La semaine dernière, les allées du congrès SantExpo ont été le théâtre de tractations et coups de pression
Le deal de Valletoux
Pour parer la menace d’une suractivité à l’hôpital public qui risquait de saturer urgences et services – 75 000 patients risquaient d’être déprogrammés par les cliniques, selon la FHP – le gouvernement a dû monter au front et desserrer les cordons de la bourse en urgence.
La semaine dernière, les allées du congrès SantExpo ont été le théâtre de tractations et coups de pression. La ministre de tutelle Catherine Vautrin, s’invitant à une table ronde avec les cliniques et les libéraux, a rappelé avec gravité l’enjeu de l’accès aux soins pour les Français ; mercredi 22 mai, le président de la FHP Lamine Gharbi déplorait le manque de considération des pouvoirs publics et le risque de « paupérisation de la médecine » ; l’Ordre des médecins lui-même s’en est mêlé – fait rarissime – en souhaitant la révision des tarifs « pour prévenir la paralysie des soins » due à la grève des cliniques privées ; dans la foulée, Frédéric Valletoux annonçait l’ouverture de négociations sur la pluriannualité des financements, mesure réclamée de longue date par les cliniques, gage de visibilité.

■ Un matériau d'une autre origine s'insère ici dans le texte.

--- src/hw/rtl/kmwm_pkg.sv ---
`timescale 1ns / 1ps

package kmwm_pkg;

   localparam int MAX_SIDE_DEFAULT = 64;

   localparam int MODE_W       = 2;
   localparam int CELL_FIELD_W = 12;
   localparam int WALLS_W      = 4;
   localparam int STATUS_W     = 2;
   localparam int CSR_INDEX_W  = 1;
   localparam int CSR_DATA_W   = 7;

   localparam logic [WALLS_W-1:0] WALL_RIGHT = 4'h1;
   localparam logic [WALLS_W-1:0] WALL_LEFT  = 4'h2;
   localparam logic [WALLS_W-1:0] WALL_DOWN  = 4'h4;
   localparam logic [WALLS_W-1:0] WALL_UP    = 4'h8;
   localparam logic [WALLS_W-1:0] WALL_ALL   = 4'hf;

   localparam logic [CSR_INDEX_W-1:0] CSR_GRID_WIDTH  = 1'b0;
   localparam logic [CSR_INDEX_W-1:0] CSR_GRID_HEIGHT = 1'b1;

   typedef enum logic [MODE_W-1:0] {
      MODE_START,
      MODE_OFFER,
      MODE_READ,
      MODE_NONE
   } mode_type;

   typedef enum logic [STATUS_W-1:0] {
      STATUS_OK,
      STATUS_EDGE,
      STATUS_OUTSIDE
   } status_code_type;

   typedef enum logic [2:0] {
      RES_ZERO,
      RES_OUTSIDE,
      RES_EDGE,
      RES_WALLS,
      RES_REMOVED
   } result_type;

   typedef enum logic [3:0] {
      ST_IDLE,
      ST_DECODE,
      ST_CLEAR,
      ST_DIVIDE,
      ST_READ_WAIT,
      ST_LOOKUP,
      ST_COMPARE,
      ST_SCAN,
      ST_WALL_CELL,
      ST_WALL_OTHER,
      ST_FINISH
   } state_type;

   typedef struct packed {
      logic       take;
      logic       clear_start;
      logic       clear_step;
      logic       div_start;
      logic       div_step;
      logic       cap_cell;
      logic       cap_drop;
      logic       scan_start;
      logic       scan_step;
      logic       wall_cell_wr;
      logic       wall_other_wr;
      logic       load_rsp;
      result_type res;
   } cmd_type;

   typedef struct packed {
      mode_type mode;
      logic     outside;
      logic     clear_done;
      logic     div_done;
      logic     at_edge;
      logic     same;
      logic     scan_done;
      logic     rsp_free;
   } dp_status_type;

endpackage

--- src/hw/rtl/kmwm_ctrl.sv ---
`timescale 1ns / 1ps

module kmwm_ctrl (
   input  logic                    clock,
   input  logic                    reset,
   input  logic                    req_valid,
   output logic                    req_ready,
   input  kmwm_pkg::dp_status_type stat,
   output kmwm_pkg::cmd_type       cmd
);
   import kmwm_pkg::*;

   state_type  state_ff, state_in;
   result_type res_ff, res_in;

   always_ff @(posedge clock) begin
      if (reset) begin
         state_ff <= ST_IDLE;
         res_ff   <= RES_ZERO;
      end else begin
         state_ff <= state_in;
         res_ff   <= res_in;
      end
   end

   always_comb begin
      state_in  = state_ff;
      res_in    = res_ff;
      cmd       = '0;
      req_ready = 1'b0;
      case (state_ff)
         ST_IDLE: begin
            req_ready = 1'b1;
            if (req_valid) begin
               cmd.take = 1'b1;
               state_in = ST_DECODE;
            end
         end
         ST_DECODE: begin
            if (stat.mode == MODE_START) begin
               cmd.clear_start = 1'b1;
               state_in        = ST_CLEAR;
            end else if (stat.mode == MODE_NONE) begin
               res_in   = RES_ZERO;
               state_in = ST_FINISH;
            end else if (stat.outside) begin
               res_in   = RES_OUTSIDE;
               state_in = ST_FINISH;
            end else if (stat.mode == MODE_READ) begin
               state_in = ST_READ_WAIT;
            end else begin
               cmd.div_start = 1'b1;
               state_in      = ST_DIVIDE;
            end
         end
         ST_CLEAR: begin
            if (stat.clear_done) begin
               res_in   = RES_ZERO;
               state_in = ST_FINISH;
            end else begin
               cmd.clear_step = 1'b1;
            end
         end
         ST_READ_WAIT: begin
            cmd.cap_cell = 1'b1;
            res_in       = RES_WALLS;
            state_in     = ST_FINISH;
         end
         ST_DIVIDE: begin
            if (stat.div_done) begin
               state_in = ST_LOOKUP;
            end else begin
               cmd.div_step = 1'b1;
            end
         end
         ST_LOOKUP: begin
            cmd.cap_cell = 1'b1;
            if (stat.at_edge) begin
               res_in   = RES_EDGE;
               state_in = ST_FINISH;
            end else begin
               state_in = ST_COMPARE;
            end
         end
         ST_COMPARE: begin
            cmd.cap_drop = 1'b1;
            if (stat.same) begin
               res_in   = RES_WALLS;
               state_in = ST_FINISH;
            end else begin
               cmd.scan_start = 1'b1;
               state_in       = ST_SCAN;
            end
         end
         ST_SCAN: begin
            if (stat.scan_done) begin
               state_in = ST_WALL_CELL;
            end else begin
               cmd.scan_step = 1'b1;
            end
         end
         ST_WALL_CELL: begin
            cmd.wall_cell_wr = 1'b1;
            state_in         = ST_WALL_OTHER;
         end
         ST_WALL_OTHER: begin
            cmd.wall_other_wr = 1'b1;
            res_in            = RES_REMOVED;
            state_in          = ST_FINISH;
         end
         ST_FINISH: begin
            cmd.res = res_ff;
            if (stat.rsp_free) begin
               cmd.load_rsp = 1'b1;
               state_in     = ST_IDLE;
            end
         end
         default: begin
            state_in = ST_IDLE;
         end
      endcase
   end

endmodule

--- config.mk ---
export PLATFORM = sky130hd
export DESIGN_NAME = kmwm_ctrl
export DESIGN_NICKNAME = d
export VERILOG_FILES = /design/src/hw/rtl/kmwm_pkg.sv /design/src/hw/rtl/kmwm_ctrl.sv
export SDC_FILE = /design/constraint.sdc
export NUM_CORES = 1
export LEC_CHECK = 0
export BUFFER_PORTS_ARGS = -buffer_cell sky130_fd_sc_hd__buf_2
export CAP_MARGIN = 10
export CORE_UTILIZATION = 48
export DETAILED_ROUTE_END_ITERATION = 16
export MAX_ROUTING_LAYER = met4
export PLACE_DENSITY = 0.89
export RECOVER_POWER = 50
export SLEW_MARGIN = 20
export SYNTH_ARGS = -nofsm -noshare
export SYNTH_HDL_FRONTEND = slang
export SYNTH_SLANG_ARGS = --single-unit
--- constraint.sdc ---
create_clock -name clock -period 1.9 [get_ports clock]
set_input_delay 0.19 -clock clock [delete_from_list [all_inputs] [get_ports clock]]
set_output_delay 0.19 -clock clock [all_outputs]
set_load 0.01 [all_outputs]
== Word level (Yosys, flattened, before mapping) ==
Cells that the tools add are included.
Word-level totals
  input port bits: 12
  register bits after elaboration: 7
  output and inout port bits: 16
Cells by class
  eq/ne operators: 21
  mux-type cells: 42
  reductions and logical operators: 7
Operator list (count)
  4-bit 2-to-1 mux: 11
  4-bit case mux with 10 select lines: 1
  1-bit 2-to-1 mux: 21
  3-bit 2-to-1 mux: 7
  3-bit case mux with 6 select lines: 1
  4-bit by 3-bit == test with 1-bit output, second input constant: 4
  2-bit != test, second input constant: 8
  4-bit == test, second input constant: 3
  4-bit by 2-bit == test with 1-bit output, second input constant: 2
  6-bit AND reduction: 1
  6-bit nonzero test: 1
  5-bit AND reduction: 1
  2-bit == test, second input constant: 2
  4-bit by 1-bit == test with 1-bit output, second input constant: 1
  4-bit logical NOT: 1
  2-bit OR reduction: 2
  3-bit != test, second input constant: 1
  2-bit logical NOT: 1
  2-bit 2-to-1 mux: 1

== Logic depth before layout (Yosys ltp) ==
  depth in word-level cells: 6
  gate-level depth with buffers: 7
  mapped depth without buffers: 5

== Worst setup path after synthesis ==
Ideal clock, no wire load.
  kind: register to output
  start: register state_ff[1]
  end: output cmd[14] (netlist name)
  data arrival time: 1.422 ns
  slack: 0.288 ns
  data required time: 1.710 ns
  cell stages (with the launch flop): 6
  path buffers: 2
  cell sequence: dfxtp_1 -> buf_4 -> buf_2 -> or2_2 -> nor3_1 -> and2_1
RTL lines
  start, declared: line kmwm_ctrl.sv:13  | state_type state_ff, state_in;
  start signal, assigned: line kmwm_ctrl.sv:21  | state_ff <= state_in;
  end, declared: line kmwm_ctrl.sv:9  | output kmwm_pkg::cmd_type cmd

== Final worst setup path ==
  start: register state_ff[1]
  end: register state_ff[2]
On the way
  word-level cells in the longest chain between the ends: 3
  elaborated cells between the ends (all ways): 19
Ends and longest elaborated chain
  4-bit == test (tied with other cells): line kmwm_ctrl.sv:31  | case (state_ff)
  2-bit OR reduction (no line) or 2-bit != test (tied branches)
  4-bit case mux with 10 select lines or 5-bit AND reduction (tied branches)
Parallel ways exist; a longest one is shown, timed or not.
A chain may end at the register's enable or synchronous reset.

==> results.rst <==
.. list-table::
   :header-rows: 1

   * - Metric
     - Value
   * - Max-slew violation total from the final report
     - 0
   * - RSZ-0062 raised after global routing
     - false
   * - Wire length of the first global-routing pass
     - 3415 um
   * - Placeable core region
     - 0.001383 mm^2
   * - Number of nets in the finished design
     - ~150
   * - DR WL/cell
     - 14.27 um
   * - Warnings, synthesis
     - 0
   * - Clk Latency, worst-skew pair
     - 0.27 ns
   * - Detailed placement HPWL
     - 1534 um
   * - Overall track demand over capacity in global routing
     - 0.2674
   * - Remaining antenna violation count after routing
     - 0
   * - Initial antenna violation count
     - 0
   * - Critical Setup Path Class
     - reg2reg
   * - Total grt overflow
     - 0
   * - GPL Wtd Cong
     - just over 0.9
   * - Worst-Margin Slew
     - a little under 0.5 ns
   * - Number of endpoints failing setup at the final stage
     - 0
   * - Cell area after synthesis
     - between 700 and 800 um^2
   * - Cell area after placement
     - 897.1 um^2
   * - Number of buffers on the longest clock path
     - 2
   * - Total Die Area
     - about 0.0017 mm^2
   * - Top fanout value on the critical path
     - 11
   * - Vias in the first global route
     - 799
   * - Period minus WS final
     - 1.773 ns
   * - Inserted Clock Buffers
     - 3
   * - Count of boundary I/O pins
     - 28
   * - Antenna diode instance count
     - 0
   * - Pin count of the biggest net entering global routing
     - 21
   * - Cell area after layout
     - 935.9 um^2
   * - Worst EP arrival
     - between 1.5 and 2 ns
   * - Utilization after layout
     - 0.6769
   * - Worst rel slew slack
     - 0.6684
   * - Post-synthesis instance total
     - 103
   * - Effective utilization at floorplan
     - 0.5412
   * - Final Skew
     - 0.003816 ns
   * - Number of max-cap violations
     - 0
   * - Die extent in y
     - 41.48 um
   * - Vias post-DR
     - 900
   * - Achievable frequency
     - 563.9 MHz
   * - Required time at the endpoint of the critical path
     - 2.09 ns
   * - Element type at the critical path end
     - flop
   * - Aggregate negative setup slack
     - 0 ns
   * - Post-synthesis area per instance
     - 7.264 um^2
   * - TritonCTS clock tree
     - done
   * - Via density per instance
     - 6.122
   * - Pre-Repair DR Iteration Count
     - 4
   * - Status
     - finished clean
   * - Clock root cell
     - clkbuf_4
   * - Proportion of netlist area held by the largest area contributor
     - 0.1873
   * - H-tree depth reported by CTS
     - 1
   * - Number of remaining DRC errors
     - 0
   * - Crit path launch type
     - flop
   * - Power per standard cell area
     - between 1000 and 1500 mW/mm^2
   * - Crit share post-route
     - 0.9333
   * - Area contributors post-synth
     - dfxtp_1 (19%), nor2_1 (7.0%), a21oi_1 (5.4%)
   * - Unique masters post-synth
     - 39
   * - Layout Area Growth over Synthesis
     - 25.08%
   * - Portion of the post-synthesis area used by sequential elements
     - 0.1873
   * - Sinks on Clock Net
     - 7
   * - Synthesized netlist net count
     - 115
   * - Number of port buffers
     - 27
   * - Synth area leader
     - dfxtp_1
   * - Count of state elements after synthesis
     - 7
   * - Worst vdd ir
     - 730.4 uV
   * - Final Hold Viols
     - 0
   * - Static leakage
     - 0.4100 nW
   * - Share of layout cells above drive strength 1
     - 0.3939
   * - Hold crit path type
     - in2reg
   * - DIE WIDTH
     - around 41 um
   * - Number of core rows
     - 13
   * - Initial detailed-routing violation count
     - 31
   * - Detailed Route WL
     - 2098 um
   * - Reg clk slew, reported paths
     - 0.06 ns
timing repair:
action                     4_1_cts  5_1_grt
resized for setup                3        5
gates cloned                     0        0
buffers inserted                 0        0
hold buffers                     0        0
setup endpoints to repair        5        7
pin swaps                        0        0
sequential cells by signal, indices dropped and copies added, names as in the netlist:
register / flops
state_ff: 4
res_ff: 3
synth_stat cells:
library cell,instances
nor2_1,14
a21oi_1,8
dfxtp_1,7
nor3_1,7
o21ai_0,7
and2_1,5
buf_2,4
nand3b_1,4
inv_1,3
nand2_1,3
or3b_2,3
a21o_1,2
a21oi_2,2
a31oi_1,2
buf_4,2
buf_6,2
clkbuf_1,2
nand2b_1,2
nand2b_4,2
nor2b_1,2
nor4b_1,2
a2111oi_1,1
a211o_1,1
a311oi_1,1
and3_1,1
maj3_1,1
mux2_2,1
nand3_1,1
nand4bb_1,1
nor3_2,1
nor4_1,1
nor4bb_1,1
o21ai_1,1
o22ai_2,1
o32ai_1,1
or2_2,1
or3_1,1
or4b_1,1
xnor2_1,1
cell type report:
class	instances	area (um^2)
clock buffer	3	22.52
clock inverter	1	5.005
fill	109	446.7
inverter	3	11.26
multi-input combinational	83	546.8
sequential	7	147.6
tap	15	18.77
timing repair buffer	35	183.9
worst max-delay path, stage by stage (launching register included):
cell      delay (ns)
dfxtp_2         0.38
clkbuf_2        0.18
or3b_2          0.49
a21oi_2         0.30
a21o_1          0.15
a21oi_1         0.07
nor2_1          0.12
stage by stage:
step,hold WS (ns),power [mW],setup WS (ns),instances
after floorplan,0.2591,0.8140,0.2880,103
after CTS,0.1670,1.148,0.01742,147
after detailed placement,0.4588,0.9886,0.06688,143
after global routing,0.1741,1.247,0.04864,147
after global placement,0.4488,0.9585,0.1080,143
final,0.1840,1.155,0.1268,147
kinds of logic (layout without fill, tap and decap cells):
logic type | Yosys count | in the layout | synth area share
DFF | 7 | 7 | 0.1873
xor gates and xnor gates | 1 | 1 | 0.01171
and+or+nand+nor | 53 | 53 | 0.4381
muxes | 1 | 1 | 0.01505
buffers and inverters | 13 | 42 | 0.1020
adders and majority gates | 1 | 1 | 0.01338
AOI/OAI and AO/OA | 27 | 27 | 0.2324
per-layer routing:
layer	routed length, um	GRT usage	vias to the layer above
met5	0	-	-
met4	74	0.1935	0
met3	181	0.06522	8
met2	1018	0.4156	50
met1	824	0.2957	414
li1	-	-	428
placed cells by master (no fill, tap or decap), types with 2 or more instances in the layout:
cell,n
a21o_1,2
a21oi_1,8
a21oi_2,2
a31oi_1,2
and2_1,4
buf_2,23
buf_4,6
clkbuf_1,5
clkbuf_4,3
dfxtp_1,3
dfxtp_2,3
inv_1,3
nand2_1,3
nand2b_1,2
nand2b_4,2
nand3b_1,4
nor2_1,13
nor2b_1,2
nor3_1,7
o21ai_0,7
or3b_2,3
power breakdown:
group          internal (mW)  leakage [nW]  switching (mW)
Combinational          0.324         0.333           0.349
Sequential             0.204        0.0590           0.135
Clock                 0.0775        0.0177          0.0665
Total                  0.605         0.410           0.550
final timing paths:
path / endpoint / cells past startpoint / from / slack, ns
worst min register to register: res_ff[1]$_SDFFE_PP0P_ / 2 / res_ff[1]$_SDFFE_PP0P_ / 0.47
worst max-delay path: state_ff[2]$_SDFFE_PP0P_ / 6 / state_ff[1]$_SDFFE_PP0P_ / 0.13
worst max register to register: state_ff[2]$_SDFFE_PP0P_ / 6 / state_ff[1]$_SDFFE_PP0P_ / 0.13
worst min-delay path: res_ff[1]$_SDFFE_PP0P_ / 2 / reset / 0.18
(Power assumes the default switching activity.)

Il aura fallu en réalité sept semaines d’échanges et l’envoi de dizaines de messages, SMS et WhatsApp pour que le dénouement se produise. Vendredi 24 mai à 8 heures 30, la boîte mail de Lamine Gharbi (FHP) réceptionne une missive de Frédéric Valletoux lui proposant de suspendre la grève contre une série d’« engagements » financiers consacrant une « équité de traitement entre les différents secteurs de l’hospitalisation ». Parmi eux, la suppression intégrale dès juillet du coefficient de minoration tarifaire visant à neutraliser l'avantage fiscal d’un crédit d’impôt (le CICE) mais aussi l’application des majorations de sujétions de nuit, dimanche et jours fériés (mesures Borne qui bénéficient déjà au secteur public) et l’« alignement complet » dès 2025 du montant des indemnités de garde des médecins libéraux sur leurs homologues du public dans la PDS-ES. Quatre heures plus tard, la hache de guerre était enterrée et la grève suspendue.